_HOW TO COMPLETE THIS TASK_.
Copy whichever lines of the data hold the word "multiplexers".

Collection entries:
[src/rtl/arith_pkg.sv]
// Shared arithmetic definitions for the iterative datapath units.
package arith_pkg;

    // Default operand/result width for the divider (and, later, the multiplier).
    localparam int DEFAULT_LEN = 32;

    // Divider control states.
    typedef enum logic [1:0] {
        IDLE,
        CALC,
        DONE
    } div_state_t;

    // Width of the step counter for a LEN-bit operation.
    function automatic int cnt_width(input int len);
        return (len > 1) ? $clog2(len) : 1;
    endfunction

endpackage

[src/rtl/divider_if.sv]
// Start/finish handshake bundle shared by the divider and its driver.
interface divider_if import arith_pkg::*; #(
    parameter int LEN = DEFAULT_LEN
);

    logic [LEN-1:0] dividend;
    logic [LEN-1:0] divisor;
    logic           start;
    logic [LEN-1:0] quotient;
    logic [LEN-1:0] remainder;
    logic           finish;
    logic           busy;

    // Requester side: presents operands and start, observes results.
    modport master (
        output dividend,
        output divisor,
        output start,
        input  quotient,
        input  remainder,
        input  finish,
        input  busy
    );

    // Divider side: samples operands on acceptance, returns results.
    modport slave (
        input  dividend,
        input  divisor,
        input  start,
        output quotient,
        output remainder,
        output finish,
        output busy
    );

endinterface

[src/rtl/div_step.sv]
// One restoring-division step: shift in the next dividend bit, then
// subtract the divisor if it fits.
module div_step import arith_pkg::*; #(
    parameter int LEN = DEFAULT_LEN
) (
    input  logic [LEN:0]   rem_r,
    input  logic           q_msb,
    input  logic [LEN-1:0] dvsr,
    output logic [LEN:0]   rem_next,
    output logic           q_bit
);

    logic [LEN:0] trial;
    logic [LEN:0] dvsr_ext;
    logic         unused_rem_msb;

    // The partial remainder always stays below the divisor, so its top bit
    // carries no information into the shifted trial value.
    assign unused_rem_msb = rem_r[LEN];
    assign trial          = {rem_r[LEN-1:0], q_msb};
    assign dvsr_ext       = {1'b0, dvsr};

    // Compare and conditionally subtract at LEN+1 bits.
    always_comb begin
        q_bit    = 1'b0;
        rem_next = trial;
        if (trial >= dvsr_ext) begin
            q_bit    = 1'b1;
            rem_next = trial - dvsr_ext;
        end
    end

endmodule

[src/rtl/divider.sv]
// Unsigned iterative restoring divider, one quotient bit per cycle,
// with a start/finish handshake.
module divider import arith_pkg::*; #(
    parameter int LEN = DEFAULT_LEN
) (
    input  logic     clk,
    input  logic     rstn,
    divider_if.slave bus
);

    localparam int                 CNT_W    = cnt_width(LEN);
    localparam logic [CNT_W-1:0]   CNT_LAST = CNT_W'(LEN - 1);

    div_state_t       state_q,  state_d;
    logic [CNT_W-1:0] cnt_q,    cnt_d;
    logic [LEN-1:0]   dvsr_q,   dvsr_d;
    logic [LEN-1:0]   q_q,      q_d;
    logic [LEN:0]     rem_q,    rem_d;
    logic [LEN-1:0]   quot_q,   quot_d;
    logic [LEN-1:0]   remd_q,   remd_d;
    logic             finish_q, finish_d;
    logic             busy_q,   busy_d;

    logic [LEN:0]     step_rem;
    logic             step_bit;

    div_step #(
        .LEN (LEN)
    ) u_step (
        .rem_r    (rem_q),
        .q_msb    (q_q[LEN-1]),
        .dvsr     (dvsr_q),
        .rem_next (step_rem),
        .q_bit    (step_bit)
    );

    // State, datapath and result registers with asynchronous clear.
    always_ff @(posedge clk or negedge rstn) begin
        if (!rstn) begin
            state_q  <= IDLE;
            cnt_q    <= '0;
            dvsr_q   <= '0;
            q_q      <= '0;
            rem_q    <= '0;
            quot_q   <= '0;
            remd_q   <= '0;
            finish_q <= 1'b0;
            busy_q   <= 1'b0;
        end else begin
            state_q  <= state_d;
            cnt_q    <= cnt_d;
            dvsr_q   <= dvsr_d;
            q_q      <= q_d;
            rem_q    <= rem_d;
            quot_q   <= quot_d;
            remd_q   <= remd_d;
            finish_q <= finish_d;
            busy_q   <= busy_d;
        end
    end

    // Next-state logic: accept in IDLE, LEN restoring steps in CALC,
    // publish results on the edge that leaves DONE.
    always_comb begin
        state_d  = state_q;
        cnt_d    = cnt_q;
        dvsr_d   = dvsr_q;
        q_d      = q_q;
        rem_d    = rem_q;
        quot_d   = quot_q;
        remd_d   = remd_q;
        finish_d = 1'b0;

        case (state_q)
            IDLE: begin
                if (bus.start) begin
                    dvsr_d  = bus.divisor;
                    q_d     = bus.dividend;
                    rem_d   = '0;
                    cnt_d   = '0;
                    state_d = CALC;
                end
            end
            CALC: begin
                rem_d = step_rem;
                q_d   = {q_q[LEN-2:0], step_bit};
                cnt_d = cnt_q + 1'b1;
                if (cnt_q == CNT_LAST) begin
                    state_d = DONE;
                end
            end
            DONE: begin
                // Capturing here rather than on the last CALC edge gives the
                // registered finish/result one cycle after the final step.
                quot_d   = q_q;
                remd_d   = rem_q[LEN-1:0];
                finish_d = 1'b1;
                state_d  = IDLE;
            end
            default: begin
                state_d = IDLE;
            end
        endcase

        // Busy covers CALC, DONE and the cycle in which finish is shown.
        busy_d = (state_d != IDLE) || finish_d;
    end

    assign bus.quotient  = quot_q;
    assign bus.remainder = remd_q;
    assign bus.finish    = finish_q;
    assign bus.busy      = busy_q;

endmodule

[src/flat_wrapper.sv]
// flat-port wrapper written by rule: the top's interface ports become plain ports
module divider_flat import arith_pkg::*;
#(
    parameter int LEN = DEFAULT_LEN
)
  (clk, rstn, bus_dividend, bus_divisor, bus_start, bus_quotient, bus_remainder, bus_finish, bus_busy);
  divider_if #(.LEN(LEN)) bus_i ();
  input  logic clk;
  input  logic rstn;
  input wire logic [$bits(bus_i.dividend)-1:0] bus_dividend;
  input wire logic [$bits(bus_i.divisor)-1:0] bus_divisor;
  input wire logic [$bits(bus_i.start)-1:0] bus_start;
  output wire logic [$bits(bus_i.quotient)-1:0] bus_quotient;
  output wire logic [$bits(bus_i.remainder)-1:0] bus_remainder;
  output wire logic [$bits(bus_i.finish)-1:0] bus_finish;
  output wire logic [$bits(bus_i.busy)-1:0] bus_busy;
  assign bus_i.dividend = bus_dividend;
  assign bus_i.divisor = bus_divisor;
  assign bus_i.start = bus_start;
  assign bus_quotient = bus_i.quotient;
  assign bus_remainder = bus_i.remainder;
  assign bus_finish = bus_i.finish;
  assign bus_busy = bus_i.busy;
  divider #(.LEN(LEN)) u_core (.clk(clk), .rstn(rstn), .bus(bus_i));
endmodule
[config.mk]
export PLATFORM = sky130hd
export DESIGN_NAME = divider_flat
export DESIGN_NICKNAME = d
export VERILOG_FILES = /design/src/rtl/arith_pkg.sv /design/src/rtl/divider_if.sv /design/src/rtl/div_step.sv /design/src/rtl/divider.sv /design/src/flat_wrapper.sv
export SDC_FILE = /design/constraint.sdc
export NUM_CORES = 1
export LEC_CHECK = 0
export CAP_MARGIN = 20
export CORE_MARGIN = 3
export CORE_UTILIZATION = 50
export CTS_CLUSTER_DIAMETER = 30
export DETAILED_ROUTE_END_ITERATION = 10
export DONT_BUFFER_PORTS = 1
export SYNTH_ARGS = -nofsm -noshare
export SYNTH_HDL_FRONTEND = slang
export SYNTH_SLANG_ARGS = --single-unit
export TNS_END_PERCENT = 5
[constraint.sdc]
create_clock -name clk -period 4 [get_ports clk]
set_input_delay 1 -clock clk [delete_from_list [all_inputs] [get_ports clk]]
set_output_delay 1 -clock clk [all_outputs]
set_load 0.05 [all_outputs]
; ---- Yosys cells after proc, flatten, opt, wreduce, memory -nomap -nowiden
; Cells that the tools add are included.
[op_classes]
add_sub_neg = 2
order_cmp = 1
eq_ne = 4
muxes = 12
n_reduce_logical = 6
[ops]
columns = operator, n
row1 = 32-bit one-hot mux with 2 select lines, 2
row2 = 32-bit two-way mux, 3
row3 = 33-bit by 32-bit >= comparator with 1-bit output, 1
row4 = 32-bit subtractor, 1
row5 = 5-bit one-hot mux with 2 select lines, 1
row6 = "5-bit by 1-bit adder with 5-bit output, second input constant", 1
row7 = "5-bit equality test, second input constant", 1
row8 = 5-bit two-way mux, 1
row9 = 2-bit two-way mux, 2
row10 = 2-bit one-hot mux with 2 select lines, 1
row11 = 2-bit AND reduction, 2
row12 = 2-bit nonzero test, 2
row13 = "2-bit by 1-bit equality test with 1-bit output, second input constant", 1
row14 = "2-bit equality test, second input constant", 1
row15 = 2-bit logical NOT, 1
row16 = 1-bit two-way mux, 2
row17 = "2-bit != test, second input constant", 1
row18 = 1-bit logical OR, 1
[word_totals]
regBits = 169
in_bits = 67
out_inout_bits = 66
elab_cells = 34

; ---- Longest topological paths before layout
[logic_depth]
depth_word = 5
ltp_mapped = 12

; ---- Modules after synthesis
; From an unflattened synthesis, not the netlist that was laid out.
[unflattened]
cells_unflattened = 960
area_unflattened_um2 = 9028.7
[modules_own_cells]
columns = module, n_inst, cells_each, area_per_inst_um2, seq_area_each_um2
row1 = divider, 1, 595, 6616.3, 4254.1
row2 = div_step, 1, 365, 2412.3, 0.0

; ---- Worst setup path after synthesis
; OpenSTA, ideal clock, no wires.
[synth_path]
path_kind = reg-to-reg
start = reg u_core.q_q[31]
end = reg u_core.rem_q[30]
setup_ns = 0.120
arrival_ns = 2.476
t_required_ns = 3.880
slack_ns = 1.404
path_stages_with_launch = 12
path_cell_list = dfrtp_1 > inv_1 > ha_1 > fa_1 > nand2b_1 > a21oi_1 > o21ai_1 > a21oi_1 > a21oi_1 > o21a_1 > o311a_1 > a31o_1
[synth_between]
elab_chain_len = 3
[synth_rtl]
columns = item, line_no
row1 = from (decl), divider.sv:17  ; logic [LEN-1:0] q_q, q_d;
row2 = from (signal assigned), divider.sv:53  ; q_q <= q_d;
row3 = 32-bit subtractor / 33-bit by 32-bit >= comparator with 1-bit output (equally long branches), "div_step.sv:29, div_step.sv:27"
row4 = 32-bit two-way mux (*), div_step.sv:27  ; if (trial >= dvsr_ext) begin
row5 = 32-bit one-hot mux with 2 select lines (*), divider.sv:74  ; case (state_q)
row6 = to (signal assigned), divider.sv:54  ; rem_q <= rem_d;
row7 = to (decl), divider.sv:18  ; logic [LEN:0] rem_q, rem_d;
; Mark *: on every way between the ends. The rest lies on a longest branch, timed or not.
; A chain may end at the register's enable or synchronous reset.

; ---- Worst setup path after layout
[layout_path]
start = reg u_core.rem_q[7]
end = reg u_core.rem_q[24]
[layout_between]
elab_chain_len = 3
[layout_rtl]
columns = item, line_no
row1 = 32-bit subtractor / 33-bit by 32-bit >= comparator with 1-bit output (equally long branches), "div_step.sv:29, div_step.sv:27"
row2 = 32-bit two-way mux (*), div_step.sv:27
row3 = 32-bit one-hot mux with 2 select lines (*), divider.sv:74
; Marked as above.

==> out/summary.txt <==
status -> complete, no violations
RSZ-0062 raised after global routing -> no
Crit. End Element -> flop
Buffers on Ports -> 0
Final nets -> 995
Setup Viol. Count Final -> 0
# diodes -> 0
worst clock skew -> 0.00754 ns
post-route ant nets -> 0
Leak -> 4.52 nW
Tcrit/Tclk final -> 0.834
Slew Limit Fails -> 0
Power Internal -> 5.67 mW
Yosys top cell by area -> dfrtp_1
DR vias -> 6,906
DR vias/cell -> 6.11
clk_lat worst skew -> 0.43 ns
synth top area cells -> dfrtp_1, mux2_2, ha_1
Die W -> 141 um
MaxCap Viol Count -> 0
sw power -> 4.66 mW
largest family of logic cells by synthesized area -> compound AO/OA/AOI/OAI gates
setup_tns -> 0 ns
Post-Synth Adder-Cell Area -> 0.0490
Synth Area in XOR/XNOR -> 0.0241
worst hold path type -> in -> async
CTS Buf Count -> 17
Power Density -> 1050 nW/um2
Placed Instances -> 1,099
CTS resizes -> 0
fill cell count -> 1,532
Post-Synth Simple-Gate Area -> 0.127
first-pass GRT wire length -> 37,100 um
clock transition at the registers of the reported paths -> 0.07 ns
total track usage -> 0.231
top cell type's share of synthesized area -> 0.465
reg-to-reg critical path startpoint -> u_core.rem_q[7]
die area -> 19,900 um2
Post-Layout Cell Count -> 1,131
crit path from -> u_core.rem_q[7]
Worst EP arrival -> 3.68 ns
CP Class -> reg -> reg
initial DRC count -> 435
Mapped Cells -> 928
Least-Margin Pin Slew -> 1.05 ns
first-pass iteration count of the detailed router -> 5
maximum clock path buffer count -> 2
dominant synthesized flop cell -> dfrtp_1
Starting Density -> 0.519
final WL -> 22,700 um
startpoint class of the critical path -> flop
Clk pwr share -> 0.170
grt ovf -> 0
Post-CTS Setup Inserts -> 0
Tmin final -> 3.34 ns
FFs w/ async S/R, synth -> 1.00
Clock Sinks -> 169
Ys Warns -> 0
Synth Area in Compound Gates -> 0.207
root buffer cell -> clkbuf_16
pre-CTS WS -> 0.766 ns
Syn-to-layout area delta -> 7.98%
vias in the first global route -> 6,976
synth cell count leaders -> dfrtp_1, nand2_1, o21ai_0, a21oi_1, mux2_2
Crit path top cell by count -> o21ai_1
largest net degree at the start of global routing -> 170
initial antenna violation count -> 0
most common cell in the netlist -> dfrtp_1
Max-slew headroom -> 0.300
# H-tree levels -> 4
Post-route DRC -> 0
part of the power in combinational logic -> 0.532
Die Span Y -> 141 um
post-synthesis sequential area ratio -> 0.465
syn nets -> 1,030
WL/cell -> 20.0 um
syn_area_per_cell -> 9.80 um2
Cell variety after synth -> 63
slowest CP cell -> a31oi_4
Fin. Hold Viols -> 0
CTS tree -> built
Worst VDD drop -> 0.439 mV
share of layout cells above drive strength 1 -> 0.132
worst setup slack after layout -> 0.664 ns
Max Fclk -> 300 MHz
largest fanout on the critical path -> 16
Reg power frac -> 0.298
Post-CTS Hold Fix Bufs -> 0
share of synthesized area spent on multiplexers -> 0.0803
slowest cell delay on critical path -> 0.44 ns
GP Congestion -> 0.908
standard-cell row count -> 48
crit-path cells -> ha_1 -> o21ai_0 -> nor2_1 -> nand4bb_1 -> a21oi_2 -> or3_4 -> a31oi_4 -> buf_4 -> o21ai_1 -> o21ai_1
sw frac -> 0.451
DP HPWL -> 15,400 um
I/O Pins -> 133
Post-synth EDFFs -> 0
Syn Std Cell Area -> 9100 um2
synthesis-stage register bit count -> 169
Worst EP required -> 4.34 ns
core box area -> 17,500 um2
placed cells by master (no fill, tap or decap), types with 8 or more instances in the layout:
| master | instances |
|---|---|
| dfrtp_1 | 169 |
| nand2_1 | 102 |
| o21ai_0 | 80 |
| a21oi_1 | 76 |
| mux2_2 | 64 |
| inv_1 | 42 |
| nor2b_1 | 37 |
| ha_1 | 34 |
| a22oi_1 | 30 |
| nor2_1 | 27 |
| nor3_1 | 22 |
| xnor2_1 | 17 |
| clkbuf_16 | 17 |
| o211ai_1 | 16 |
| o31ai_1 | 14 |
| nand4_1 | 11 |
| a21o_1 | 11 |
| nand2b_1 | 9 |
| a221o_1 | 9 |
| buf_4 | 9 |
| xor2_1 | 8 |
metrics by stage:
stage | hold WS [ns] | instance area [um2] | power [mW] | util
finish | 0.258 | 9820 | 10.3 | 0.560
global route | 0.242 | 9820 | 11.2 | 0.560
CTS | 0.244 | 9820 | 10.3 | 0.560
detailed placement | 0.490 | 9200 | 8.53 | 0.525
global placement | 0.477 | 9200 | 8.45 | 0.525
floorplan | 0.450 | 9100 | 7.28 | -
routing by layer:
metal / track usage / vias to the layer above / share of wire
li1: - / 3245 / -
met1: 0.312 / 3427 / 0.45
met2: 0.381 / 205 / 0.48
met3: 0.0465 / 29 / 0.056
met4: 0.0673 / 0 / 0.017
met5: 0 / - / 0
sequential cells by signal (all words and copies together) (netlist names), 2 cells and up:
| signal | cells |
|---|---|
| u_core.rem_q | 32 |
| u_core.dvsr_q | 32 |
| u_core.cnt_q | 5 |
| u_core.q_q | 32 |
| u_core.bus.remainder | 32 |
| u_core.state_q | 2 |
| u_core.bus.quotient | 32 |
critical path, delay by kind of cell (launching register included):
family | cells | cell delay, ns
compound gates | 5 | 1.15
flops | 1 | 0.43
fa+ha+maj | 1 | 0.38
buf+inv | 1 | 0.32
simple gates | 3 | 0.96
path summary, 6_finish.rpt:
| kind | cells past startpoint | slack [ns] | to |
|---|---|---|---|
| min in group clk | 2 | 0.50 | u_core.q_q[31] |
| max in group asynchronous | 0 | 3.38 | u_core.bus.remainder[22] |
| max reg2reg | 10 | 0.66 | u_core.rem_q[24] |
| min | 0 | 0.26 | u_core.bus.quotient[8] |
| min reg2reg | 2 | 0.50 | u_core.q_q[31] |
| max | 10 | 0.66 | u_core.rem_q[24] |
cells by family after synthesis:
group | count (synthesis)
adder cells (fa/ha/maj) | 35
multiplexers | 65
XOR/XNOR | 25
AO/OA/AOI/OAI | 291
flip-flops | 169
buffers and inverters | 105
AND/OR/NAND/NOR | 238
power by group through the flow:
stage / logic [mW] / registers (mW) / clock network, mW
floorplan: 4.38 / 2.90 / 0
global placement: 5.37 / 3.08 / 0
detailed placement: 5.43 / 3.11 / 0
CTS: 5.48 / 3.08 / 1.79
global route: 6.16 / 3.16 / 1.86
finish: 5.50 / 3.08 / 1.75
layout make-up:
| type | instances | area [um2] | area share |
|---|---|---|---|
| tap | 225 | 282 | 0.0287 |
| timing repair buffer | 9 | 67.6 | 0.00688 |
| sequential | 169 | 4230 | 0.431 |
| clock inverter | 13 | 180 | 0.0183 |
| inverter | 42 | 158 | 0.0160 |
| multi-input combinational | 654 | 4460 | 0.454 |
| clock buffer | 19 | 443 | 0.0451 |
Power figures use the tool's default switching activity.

_REPLY_.
share of synthesized area spent on multiplexers -> 0.0803
multiplexers | 65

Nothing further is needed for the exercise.